Demokratischer Aufbruch -
sozial, ökologisch
Berlin, den 29.10.1989

Liebe Kinder!

Wir leben in einer aufregenden Zeit. Auch Ihr merkt das jeden Tag. In der Schule ist ein Platz neben Euch leer. Ihr habt Freundinnen oder Freunde verloren, weil sie die DDR verlassen haben. Das tut weh. Auch deswegen sind viele Menschen in vielen Orten auf die Straße gegangen. Sie demonstrieren. Das ist gar nicht wie am 1. Mai. Und immer wieder rufen die Menschen nach "Demokratie". Was ist Demokratie? Man kann das ganz einfach erklären: Wir alle, Kinder und Erwachsene, haben das Recht zu sagen, was wir denken. (Zu lange haben wir das versäumt).

Ihr Kinder könnt eine große Hilfe sein. Fragt in der Schule, wenn Ihr etwas nicht versteht. Sprecht über die Ausreise. Fragt auch, warum es so wenig Bananen gibt, auch wenn sie nicht wichtig sind.

Aufrichtigkeit und Freundlichkeit brauchen wir dringender!

Verzeiht uns, den Erwachsenen, dass wir so lange gewartet und geschwiegen haben.

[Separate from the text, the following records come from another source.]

==> src/rtl/turn_queue.sv <==
// Debounced direction buttons feeding a small FIFO of turn requests; each
// game tick pops one request into the snake heading. Restart flushes all.
module turn_queue
    import snake_pkg::*;
#(
    parameter int DEBOUNCE_CYCLES = 1000000,
    parameter int DEPTH           = 4
) (
    input  logic       clk,
    input  logic       rst,
    input  logic [4:0] btn,
    input  logic       game_tick,
    output logic [1:0] dir,
    output logic       dir_changed,
    output logic       restart,
    output logic [3:0] q_count,
    output logic       drop
);

    localparam int         PTR_W = (DEPTH > 1) ? $clog2(DEPTH) : 1;
    localparam logic [3:0] FULL  = 4'(DEPTH);

    logic [NUM_BTN-1:0] w_press;

    logic [1:0]       r_mem [DEPTH];
    logic [PTR_W-1:0] r_head;
    logic [PTR_W-1:0] r_tail;
    logic [3:0]       r_count;
    logic [1:0]       r_dir;
    logic             r_dir_changed;
    logic             r_restart;
    logic             r_drop;

    logic             w_restart;
    logic             w_dir_vld;
    logic [1:0]       w_dir_req;
    logic [PTR_W-1:0] w_last_ptr;
    logic [1:0]       w_ref;
    logic             w_reject;
    logic             w_full;
    logic             w_push;
    logic             w_pop;
    logic             w_drop;

    genvar g;
    generate
        for (g = 0; g < NUM_BTN; g++) begin : g_btn
            btn_debounce #(
                .DEBOUNCE_CYCLES(DEBOUNCE_CYCLES)
            ) u_btn_debounce (
                .i_clk  (clk),
                .i_rst  (rst),
                .i_btn  (btn[g]),
                .o_press(w_press[g])
            );
        end
    endgenerate

    assign w_restart = w_press[BTN_RST];

    // Pick a single direction press per cycle: up > down > left > right.
    always_comb begin
        w_dir_vld = 1'b0;
        w_dir_req = DIR_RIGHT;
        if (w_press[BTN_UP]) begin
            w_dir_vld = 1'b1;
            w_dir_req = DIR_UP;
        end else if (w_press[BTN_DOWN]) begin
            w_dir_vld = 1'b1;
            w_dir_req = DIR_DOWN;
        end else if (w_press[BTN_LEFT]) begin
            w_dir_vld = 1'b1;
            w_dir_req = DIR_LEFT;
        end else if (w_press[BTN_RIGHT]) begin
            w_dir_vld = 1'b1;
            w_dir_req = DIR_RIGHT;
        end
    end

    // A new request is judged against the heading the snake will have once
    // everything already queued has been applied.
    assign w_last_ptr = r_tail - PTR_W'(1);
    assign w_ref      = (r_count != 4'd0) ? r_mem[w_last_ptr] : r_dir;
    assign w_reject   = (w_dir_req == w_ref) || (w_dir_req == dir_opposite(w_ref));
    assign w_full     = (r_count == FULL);

    // Restart wins over every same-cycle press and tick.
    assign w_push = !w_restart && w_dir_vld && !w_reject && !w_full;
    assign w_drop = !w_restart && w_dir_vld && (w_reject || w_full);
    assign w_pop  = !w_restart && game_tick && (r_count != 4'd0);

    // Queue storage holds data only; validity is carried by the pointers and count.
    always_ff @(posedge clk) begin
        if (w_push) begin
            r_mem[r_tail] <= w_dir_req;
        end
    end

    // Pointers, occupancy, heading and the registered event pulses.
    always_ff @(posedge clk) begin
        if (rst) begin
            r_head        <= '0;
            r_tail        <= '0;
            r_count       <= 4'd0;
            r_dir         <= DIR_RIGHT;
            r_dir_changed <= 1'b0;
            r_restart     <= 1'b0;
            r_drop        <= 1'b0;
        end else if (w_restart) begin
            r_head        <= '0;
            r_tail        <= '0;
            r_count       <= 4'd0;
            r_dir         <= DIR_RIGHT;
            r_dir_changed <= 1'b0;
            r_restart     <= 1'b1;
            r_drop        <= 1'b0;
        end else begin
            r_restart     <= 1'b0;
            r_drop        <= w_drop;
            r_dir_changed <= w_pop;
            if (w_pop) begin
                r_dir  <= r_mem[r_head];
                r_head <= r_head + PTR_W'(1);
            end
            if (w_push) begin
                r_tail <= r_tail + PTR_W'(1);
            end
            case ({w_push, w_pop})
                2'b10:   r_count <= r_count + 4'd1;
                2'b01:   r_count <= r_count - 4'd1;
                default: r_count <= r_count;
            endcase
        end
    end

    assign dir         = r_dir;
    assign dir_changed = r_dir_changed;
    assign restart     = r_restart;
    assign q_count     = r_count;
    assign drop        = r_drop;

endmodule
File: config.mk
export PLATFORM = sky130hd
export DESIGN_NAME = fifo_burst_reader
export DESIGN_NICKNAME = d
export VERILOG_FILES = /design/src/rtl/fifo_burst_reader.sv
export SDC_FILE = /design/constraint.sdc
export NUM_CORES = 1
export LEC_CHECK = 0
export ABC_CLOCK_PERIOD_IN_PS = 3600
export BUFFER_PORTS_ARGS = -buffer_cell sky130_fd_sc_hd__buf_2
export CAP_MARGIN = 40
export CELL_PAD_IN_SITES_DETAIL_PLACEMENT = 0
export CELL_PAD_IN_SITES_GLOBAL_PLACEMENT = 1
export CORE_MARGIN = 2
export CORE_UTILIZATION = 41
export DETAILED_ROUTE_END_ITERATION = 8
export PLACE_DENSITY = 0.82
export SLEW_MARGIN = 0
export SYNTH_ARGS = -nofsm -noshare
export SYNTH_HDL_FRONTEND = slang
export SYNTH_SLANG_ARGS = --single-unit
File: constraint.sdc
create_clock -name rdclk -period 3.6 [get_ports rdclk]
set_input_delay 0 -clock rdclk [delete_from_list [all_inputs] [get_ports rdclk]]
set_output_delay 0 -clock rdclk [all_outputs]
set_load 0.01 [all_outputs]
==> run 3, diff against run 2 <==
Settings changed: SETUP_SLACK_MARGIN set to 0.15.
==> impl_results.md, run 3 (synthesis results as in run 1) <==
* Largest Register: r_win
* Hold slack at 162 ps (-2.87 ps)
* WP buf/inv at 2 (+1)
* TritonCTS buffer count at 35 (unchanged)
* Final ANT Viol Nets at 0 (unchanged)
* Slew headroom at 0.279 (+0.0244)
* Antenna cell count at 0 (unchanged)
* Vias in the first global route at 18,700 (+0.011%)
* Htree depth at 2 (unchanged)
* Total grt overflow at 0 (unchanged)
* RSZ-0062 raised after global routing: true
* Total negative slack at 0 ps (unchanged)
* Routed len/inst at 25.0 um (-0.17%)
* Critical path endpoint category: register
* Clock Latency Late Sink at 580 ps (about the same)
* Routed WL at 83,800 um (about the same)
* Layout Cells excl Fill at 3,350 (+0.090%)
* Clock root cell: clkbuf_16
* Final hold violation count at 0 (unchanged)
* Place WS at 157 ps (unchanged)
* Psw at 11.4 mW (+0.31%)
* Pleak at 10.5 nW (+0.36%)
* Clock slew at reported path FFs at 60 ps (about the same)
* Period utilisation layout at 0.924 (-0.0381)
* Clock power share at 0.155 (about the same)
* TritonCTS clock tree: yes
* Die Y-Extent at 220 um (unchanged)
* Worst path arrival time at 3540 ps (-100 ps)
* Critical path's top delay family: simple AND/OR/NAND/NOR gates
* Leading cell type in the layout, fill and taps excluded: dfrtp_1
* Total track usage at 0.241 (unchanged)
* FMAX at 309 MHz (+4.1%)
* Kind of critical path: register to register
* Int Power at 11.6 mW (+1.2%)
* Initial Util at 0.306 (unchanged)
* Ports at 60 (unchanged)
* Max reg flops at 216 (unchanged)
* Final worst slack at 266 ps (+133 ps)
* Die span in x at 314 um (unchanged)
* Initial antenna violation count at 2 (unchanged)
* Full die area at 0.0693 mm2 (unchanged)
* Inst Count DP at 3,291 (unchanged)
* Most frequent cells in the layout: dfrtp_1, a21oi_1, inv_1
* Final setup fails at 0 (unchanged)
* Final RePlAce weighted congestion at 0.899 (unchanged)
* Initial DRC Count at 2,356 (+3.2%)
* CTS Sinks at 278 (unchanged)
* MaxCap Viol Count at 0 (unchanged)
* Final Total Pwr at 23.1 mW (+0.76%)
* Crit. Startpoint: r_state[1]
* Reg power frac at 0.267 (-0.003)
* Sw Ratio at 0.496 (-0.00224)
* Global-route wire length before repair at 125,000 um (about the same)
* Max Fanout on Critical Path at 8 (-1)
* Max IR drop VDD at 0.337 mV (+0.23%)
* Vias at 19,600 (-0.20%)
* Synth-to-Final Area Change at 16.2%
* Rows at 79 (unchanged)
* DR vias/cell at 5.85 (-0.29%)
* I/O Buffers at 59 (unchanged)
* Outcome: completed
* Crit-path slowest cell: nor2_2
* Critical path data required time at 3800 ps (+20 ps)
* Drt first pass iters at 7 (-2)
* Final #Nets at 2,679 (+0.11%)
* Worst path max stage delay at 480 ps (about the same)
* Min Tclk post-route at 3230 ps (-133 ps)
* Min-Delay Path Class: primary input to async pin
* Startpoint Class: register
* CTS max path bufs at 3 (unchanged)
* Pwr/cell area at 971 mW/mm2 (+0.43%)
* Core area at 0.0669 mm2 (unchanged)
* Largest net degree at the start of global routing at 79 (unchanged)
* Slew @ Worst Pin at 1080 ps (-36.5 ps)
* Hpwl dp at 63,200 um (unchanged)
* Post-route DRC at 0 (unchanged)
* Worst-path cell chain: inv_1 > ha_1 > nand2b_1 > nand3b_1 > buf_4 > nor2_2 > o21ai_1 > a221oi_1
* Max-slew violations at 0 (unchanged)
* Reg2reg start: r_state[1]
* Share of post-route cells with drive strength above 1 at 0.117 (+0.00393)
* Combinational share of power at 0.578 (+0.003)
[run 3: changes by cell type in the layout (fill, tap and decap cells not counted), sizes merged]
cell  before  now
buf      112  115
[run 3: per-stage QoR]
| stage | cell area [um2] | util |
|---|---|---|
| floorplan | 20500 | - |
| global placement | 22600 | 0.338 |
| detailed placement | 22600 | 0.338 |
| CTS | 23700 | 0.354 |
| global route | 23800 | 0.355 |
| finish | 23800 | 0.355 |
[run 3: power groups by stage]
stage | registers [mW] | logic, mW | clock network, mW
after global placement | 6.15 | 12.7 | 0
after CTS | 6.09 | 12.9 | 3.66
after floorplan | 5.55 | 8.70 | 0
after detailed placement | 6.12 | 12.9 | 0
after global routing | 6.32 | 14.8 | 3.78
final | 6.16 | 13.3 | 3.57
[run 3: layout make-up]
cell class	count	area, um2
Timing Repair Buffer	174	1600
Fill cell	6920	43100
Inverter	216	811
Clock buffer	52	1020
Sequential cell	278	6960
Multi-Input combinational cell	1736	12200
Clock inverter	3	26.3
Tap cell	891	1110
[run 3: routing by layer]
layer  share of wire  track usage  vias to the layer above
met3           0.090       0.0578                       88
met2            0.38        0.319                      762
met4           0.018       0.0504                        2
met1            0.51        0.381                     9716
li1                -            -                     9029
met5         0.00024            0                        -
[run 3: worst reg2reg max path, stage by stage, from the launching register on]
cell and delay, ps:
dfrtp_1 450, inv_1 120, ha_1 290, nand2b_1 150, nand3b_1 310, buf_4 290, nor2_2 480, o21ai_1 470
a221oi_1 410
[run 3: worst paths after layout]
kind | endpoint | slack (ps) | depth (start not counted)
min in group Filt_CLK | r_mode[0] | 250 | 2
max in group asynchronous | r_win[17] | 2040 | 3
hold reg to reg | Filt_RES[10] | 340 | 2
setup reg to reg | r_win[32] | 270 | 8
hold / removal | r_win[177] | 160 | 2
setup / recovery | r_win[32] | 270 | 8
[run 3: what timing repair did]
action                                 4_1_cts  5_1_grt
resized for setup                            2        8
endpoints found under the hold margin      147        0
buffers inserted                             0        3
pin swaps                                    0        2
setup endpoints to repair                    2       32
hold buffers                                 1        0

Jetzt wollen wir vieles verändern. Dazu gehört Mut. Diesen Mut braucht Ihr auch in Eurer Klasse, Eurer Kindergruppe.

Glaubt uns, dass wir alles tun wollen, damit unser Leben in unserem Land wieder Spaß macht.

Demokratischer Aufbruch


[Der Entwurf für den Brief an die Kinder stammt von Margot Friedrich. Er lehnt sich an einen Text der Ökumenischen Versammlung in Dresden im April 1989 an.]